The increased 13C-enrichment of glutamate/glutamine and aspartate from glucose indicate increased TCA activity. The high glycolytic flux in these cells requires a means of regenerating cytoplasmic NAD+. The fermentation of pyruvate to lactate, followed by secretion of lactate into the medium, can sustain only that part of glycolytic flux that results in lactate production. Any additional glycolysis that produces pyruvate that enters the TCA (for example) needs a second means of regenerating NAD+. This may stem from the activity of the aspartate/malate NADH shuttle which previously has been found to be active in neoplastic cells . Mitochondrial and cytoplasmic aspartate aminotransferases produce aspartate and glutamate from oxaloacetate and α-ketoglutarate respectively and are activated early in carcinogen-induced transformation in vivo . Furthermore, the concentration of aspartate and glutamate are increased in human colon and gastric adenocarcinomas relative to matched normal tissues . The aspartate/malate shuttle functions to transfer electrons via NADH produced from glycolysis into the mitochondria for electron transport. Given that activated H-RasV12 increases oxygen consumption and confers sensitivity to electron transport perturbation, we speculate that flux through this NADH shuttle may be increased by oncogenic Ras and future studies will address this hypothesis.

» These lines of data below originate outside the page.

What follows belongs to an exercise in optimizing a design on an open flow for small area; a production flow would make more cautious choices. Only simulation tests tie the RTL to the original design; equivalence was not proved. No activity file was given, so power comes from the tool's default toggle rates.

Design pulse_seq_multi, start of the top module:
module pulse_seq_multi
#(
  parameter int unsigned NUM_CH    = 2,
  parameter int unsigned NUM_PULSE = 4,
  parameter int unsigned TW        = 32,
  parameter int unsigned ATT_W     = 7,
  parameter int unsigned ATT_STEP  = 6,
  parameter int unsigned GUARD     = 20,
  parameter int unsigned AW        = $clog2(pulses_pkg::ADDR_SLOT_BASE + 2 * NUM_CH * NUM_PULSE + 2 * NUM_CH)
) (
  input  logic              clk,
  input  logic              rst,
  input  logic              cfg_we,
  input  logic [AW-1:0]     cfg_addr,
  input  logic [TW-1:0]     cfg_wdata,
  input  logic              cfg_commit,
  input  logic              run,
  input  logic              cw_mode,
  input  logic [NUM_CH-1:0] cw_sel,
  input  logic [ATT_W-1:0]  pr_att,
  output logic              sync_on,
  output logic [NUM_CH-1:0] pulse_on,
  output logic [ATT_W-1:0]  pre_att,
  output logic              pre_block,
  output logic              cycle_start
);
  function automatic logic cmp_ge(input logic [31:0] a, input logic [31:0] b, input logic cin);
    logic [3:0] g, p;
    logic       c;
    for (int k = 0; k < 4; k++) begin
      c = 1'b0;
      p[k] = 1'b1;
      for (int i = 8 * k; i < 8 * k + 8; i++) begin
        c    = (a[i] & ~b[i]) | ((a[i] | ~b[i]) & c);
        p[k] = p[k] & (a[i] | ~b[i]);
      end
      g[k] = c;
    end
    c = cin;
    for (int k = 0; k < 4; k++) c = g[k] | (p[k] & c);
    cmp_ge = c;
  endfunction
  function automatic logic [31:0] sub_rc(input logic [31:0] a, input logic [31:0] b);
    logic [31:0] r;
    logic        c;
    c = 1'b1;
    for (int i = 0; i < 32; i++) begin
      r[i] = a[i] ^ ~b[i] ^ c;
      c    = (a[i] & ~b[i]) | ((a[i] | ~b[i]) & c);
    end
    sub_rc = r;
  endfunction
  function automatic logic [31:0] inc_fast(input logic [31:0] a);
    logic [31:0] r;
  ...
Size in the first run: ~5000 cells after synthesis, ~64 I/O pins, ~61000 um2 of cells after synthesis.
export LEC_CHECK = 0
export CAP_MARGIN = 10
export CORE_MARGIN = 2
export CORE_UTILIZATION = 62
export SLEW_MARGIN = 10
create_clock -name core_clock -period 12.0 [get_ports {clk}]
standard.sh (not shown) runs the stock make flow with config.mk's settings and CLKGATE_MAP_FILE= SYNTH_SCRIPT=/design/flow/synth_recipe.tcl, a recipe that flattens the netlist after the stock synthesis.
==> flow/flow/run.sh <==
#!/bin/bash
set -euo pipefail
W=$PWD
HERE=$(cd "$(dirname "${BASH_SOURCE[0]}")" && pwd)
export MY_ABC_SCRIPT=$HERE/abc.script
SS=$(grep -o 'SYNTH_SCRIPT=[^ ]*' "$W/standard.sh" | head -1 | cut -d= -f2)
[[ -n "$SS" ]]
cat > "$W/own_synth.tcl" <<TCL
proc abc {args} {
  set i [lsearch -exact \$args -script]
  if { \$i >= 0 } { lset args [expr {\$i + 1}] \$::env(MY_ABC_SCRIPT) }
  yosys abc {*}\$args
}
source $SS
TCL
EXTRA=""
if [[ -f "$HERE/make.vars" ]]; then
  while IFS= read -r line; do
    [[ -z "$line" ]] && continue
    EXTRA+="${line%%=*}='${line#*=}' "
  done < "$HERE/make.vars"
fi
sed -e "s#SYNTH_SCRIPT=$SS #SYNTH_SCRIPT=$W/own_synth.tcl ${EXTRA}#" "$W/standard.sh" > "$W/own_standard.sh"
grep -q own_synth.tcl "$W/own_standard.sh"
bash "$W/own_standard.sh" > "$W/flow_make.log" 2>&1
==> flow/flow/abc.script <==
&get -n; &st; &dch; &nf -R 1000; &dch; &nf -R 1000; &put
==> flow/flow/make.vars <==
CTS_ARGS=-sink_clustering_enable -repair_clock_nets -dont_use_dummy_load -buf_list sky130_fd_sc_hd__clkbuf_8 -sink_clustering_size 16 -sink_clustering_max_diameter 60
BUFFER_PORTS_ARGS=-buffer_cell sky130_fd_sc_hd__buf_1
Rerun with:
--- a/flow/flow/run.sh
+++ b/flow/flow/run.sh
@@ -14,12 +14,7 @@
 source $SS
 TCL
-EXTRA=""
-if [[ -f "$HERE/make.vars" ]]; then
-  while IFS= read -r line; do
-    [[ -z "$line" ]] && continue
-    EXTRA+="${line%%=*}='${line#*=}' "
-  done < "$HERE/make.vars"
-fi
-sed -e "s#SYNTH_SCRIPT=$SS #SYNTH_SCRIPT=$W/own_synth.tcl ${EXTRA}#" "$W/standard.sh" > "$W/own_standard.sh"
+CTS=""
+if [[ -s "$HERE/cts.args" ]]; then CTS="CTS_ARGS='$(cat "$HERE/cts.args")' "; fi
+sed -e "s#SYNTH_SCRIPT=$SS #SYNTH_SCRIPT=$W/own_synth.tcl ${CTS}#" "$W/standard.sh" > "$W/own_standard.sh"
 grep -q own_synth.tcl "$W/own_standard.sh"
 bash "$W/own_standard.sh" > "$W/flow_make.log" 2>&1
==> flow/flow/abc.script (replaced) <==
&get -n; &st; &dch; &nf -R 1000; &put
==> flow/flow/cts.args (new file) <==
-sink_clustering_enable -repair_clock_nets -dont_use_dummy_load -buf_list sky130_fd_sc_hd__clkbuf_8 -sink_clustering_size 16 -sink_clustering_max_diameter 60
Settings changed: CAP_MARGIN 10 to 20, CORE_UTILIZATION 62 to 55, SLEW_MARGIN 10 to 20.
removed: flow/flow/make.vars
After rerunning: Cell count goes up by 6.4%; wire length went up by 1.9%; setup slack gets better by 0.23 ns; clock skew barely changes; sequential power came out lower by about 0.9%; combinational power rose by about 2%; global-route usage shrinks by 4.6 points; final area rose by 2.1%; utilization came out lower by 7.1 points; via count decreases by 0.49%.

## re-timing with driven ports
The results above use ideal ports. As a check the final layouts listed here were re-extracted and re-timed, cells and wires unchanged.
Step 1 assumes that a clkbuf_16 drives the clock port and a buf_2 every other input.
Step 2 also shifts input and output timing later by t, the mid clock arrival at the registers, as if the neighbouring blocks saw the same clock.
Slacks: ideal / step 1 / step 2; pairs: ideal / step 1.
| run | t, ns | setup WS [ns] | clock arrival spread, ns | worst register clock-pin slew, ns |
|---|---|---|---|---|
| the first run | 0.861 | 2.333 / 2.333 / 2.333 | 0.079 / 0.078 | 0.10 / 0.10 |
| the second run | 0.888 | 2.562 / 2.562 / 2.562 | 0.081 / 0.080 | 0.11 / 0.11 |
After both steps every run listed still meets setup and hold.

Several genetic alterations of cancer cause induction of cellular proliferation through the epidermal growth factor receptor (EGFR)-Ras-Raf-mitogen activated protein kinase/extracellular signal-regulated kinase (MAPK/ERK; MEK)-ERK-MAPK pathway, including EGFR amplifications (colorectal, pancreatic and lung cancers) and mutations (lung adenocarcinomas and glioblastoma), and activating mutations of Ras (pancreatic, papillary thyroid, colon and lung cancers) and Raf (melanoma, papillary thyroid and colon cancers) . In this study, we have found that activation of this signaling cascade through ectopic expression of H-RasV12 in hT/LT-immortalized bronchial epithelial cells causes an increase in the enrichment of 13C-carbons from glucose into key anabolic precursors produced from tricarboxylic acid cycle intermediates. Based on these observations, we predict that downstream signaling effectors of the EGFR-Ras-Raf-MEK-ERK-MAPK pathway cause activation of key rate-limiting anabolic enzymes required for increased production of these precursors. Furthermore, we postulate that the metabolic rationale for increased pooling of these precursors (i.e. glutamate and aspartate) in H-RasV12- transformed proliferating cells may be related to the need for a ready supply of substrates for the production of amino acids since these precursors are required for the de novo synthesis of several amino acids (i.e. glutamine, proline, arginine, asparagine, methionine, lysine and threonine). In support of this hypothesis, recent studies have demonstrated that Ras/ERK signaling promotes translation initiation by facilitating assembly of the preinitiation complex . Accordingly, increasing the availability of anabolic substrates for the translational machinery may prove to be a key metabolic event activated by oncogenic Ras.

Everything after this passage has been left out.